» Exercise requirements
Scan the records below for the line with "0.345 | 5960 | 823 |" and the line with "0.457 | 5770 | 807 |". Repeat those two lines and every line between them exactly, and nothing else.

» Material for this task
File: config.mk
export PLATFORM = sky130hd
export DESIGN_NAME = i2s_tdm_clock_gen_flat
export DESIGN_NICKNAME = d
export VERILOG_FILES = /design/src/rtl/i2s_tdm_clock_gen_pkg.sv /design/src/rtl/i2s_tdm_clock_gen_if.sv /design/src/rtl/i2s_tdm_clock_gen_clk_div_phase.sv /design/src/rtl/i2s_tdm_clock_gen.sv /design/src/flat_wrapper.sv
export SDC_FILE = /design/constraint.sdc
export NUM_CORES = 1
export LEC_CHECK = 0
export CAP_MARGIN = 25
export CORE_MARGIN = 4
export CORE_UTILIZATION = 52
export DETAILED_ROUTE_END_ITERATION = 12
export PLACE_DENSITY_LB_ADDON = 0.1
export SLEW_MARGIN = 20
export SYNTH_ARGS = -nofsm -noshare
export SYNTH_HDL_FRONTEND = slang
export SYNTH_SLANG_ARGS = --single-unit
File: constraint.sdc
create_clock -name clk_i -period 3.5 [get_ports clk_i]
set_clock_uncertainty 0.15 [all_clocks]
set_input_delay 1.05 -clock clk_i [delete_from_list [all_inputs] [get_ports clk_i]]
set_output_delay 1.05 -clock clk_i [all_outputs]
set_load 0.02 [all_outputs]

...

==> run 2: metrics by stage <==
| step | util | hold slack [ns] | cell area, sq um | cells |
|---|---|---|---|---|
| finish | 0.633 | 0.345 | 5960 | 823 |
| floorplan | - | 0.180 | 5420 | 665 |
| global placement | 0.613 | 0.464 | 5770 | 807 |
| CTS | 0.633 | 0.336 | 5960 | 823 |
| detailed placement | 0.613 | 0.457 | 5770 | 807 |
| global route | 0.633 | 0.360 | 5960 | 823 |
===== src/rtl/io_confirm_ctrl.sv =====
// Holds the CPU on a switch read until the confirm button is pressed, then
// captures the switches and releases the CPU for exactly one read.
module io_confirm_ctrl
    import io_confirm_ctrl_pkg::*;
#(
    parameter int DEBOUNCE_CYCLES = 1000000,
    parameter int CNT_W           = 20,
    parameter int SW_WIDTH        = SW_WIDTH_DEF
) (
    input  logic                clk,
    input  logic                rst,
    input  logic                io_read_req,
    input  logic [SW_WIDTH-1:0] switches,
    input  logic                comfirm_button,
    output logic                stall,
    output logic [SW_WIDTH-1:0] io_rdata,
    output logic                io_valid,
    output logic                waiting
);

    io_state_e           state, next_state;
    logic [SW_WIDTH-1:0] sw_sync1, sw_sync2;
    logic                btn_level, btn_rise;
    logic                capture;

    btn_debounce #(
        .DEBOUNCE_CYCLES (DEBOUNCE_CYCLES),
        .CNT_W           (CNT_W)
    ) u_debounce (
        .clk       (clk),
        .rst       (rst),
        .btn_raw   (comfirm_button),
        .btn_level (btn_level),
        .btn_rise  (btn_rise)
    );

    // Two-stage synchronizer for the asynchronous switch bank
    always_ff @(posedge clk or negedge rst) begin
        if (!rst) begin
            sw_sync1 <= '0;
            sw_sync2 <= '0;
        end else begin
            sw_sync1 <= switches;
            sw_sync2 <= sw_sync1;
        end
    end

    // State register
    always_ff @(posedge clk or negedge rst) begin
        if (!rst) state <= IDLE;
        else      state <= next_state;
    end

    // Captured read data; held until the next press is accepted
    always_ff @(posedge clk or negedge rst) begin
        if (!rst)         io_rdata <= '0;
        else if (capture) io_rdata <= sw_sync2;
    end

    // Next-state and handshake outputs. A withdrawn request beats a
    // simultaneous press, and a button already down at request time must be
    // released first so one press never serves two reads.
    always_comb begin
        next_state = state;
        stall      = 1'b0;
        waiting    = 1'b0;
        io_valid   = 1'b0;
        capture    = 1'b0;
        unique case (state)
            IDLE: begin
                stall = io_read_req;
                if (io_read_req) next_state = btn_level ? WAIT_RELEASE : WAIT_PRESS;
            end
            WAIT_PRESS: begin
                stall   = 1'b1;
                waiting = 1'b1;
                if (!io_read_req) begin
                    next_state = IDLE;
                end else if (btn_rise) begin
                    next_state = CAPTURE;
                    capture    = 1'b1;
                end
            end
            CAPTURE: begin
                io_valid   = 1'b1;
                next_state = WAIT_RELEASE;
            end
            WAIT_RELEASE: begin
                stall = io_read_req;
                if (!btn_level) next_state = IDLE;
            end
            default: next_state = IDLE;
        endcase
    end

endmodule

» Answer to this task
| finish | 0.633 | 0.345 | 5960 | 823 |
| floorplan | - | 0.180 | 5420 | 665 |
| global placement | 0.613 | 0.464 | 5770 | 807 |
| CTS | 0.633 | 0.336 | 5960 | 823 |
| detailed placement | 0.613 | 0.457 | 5770 | 807 |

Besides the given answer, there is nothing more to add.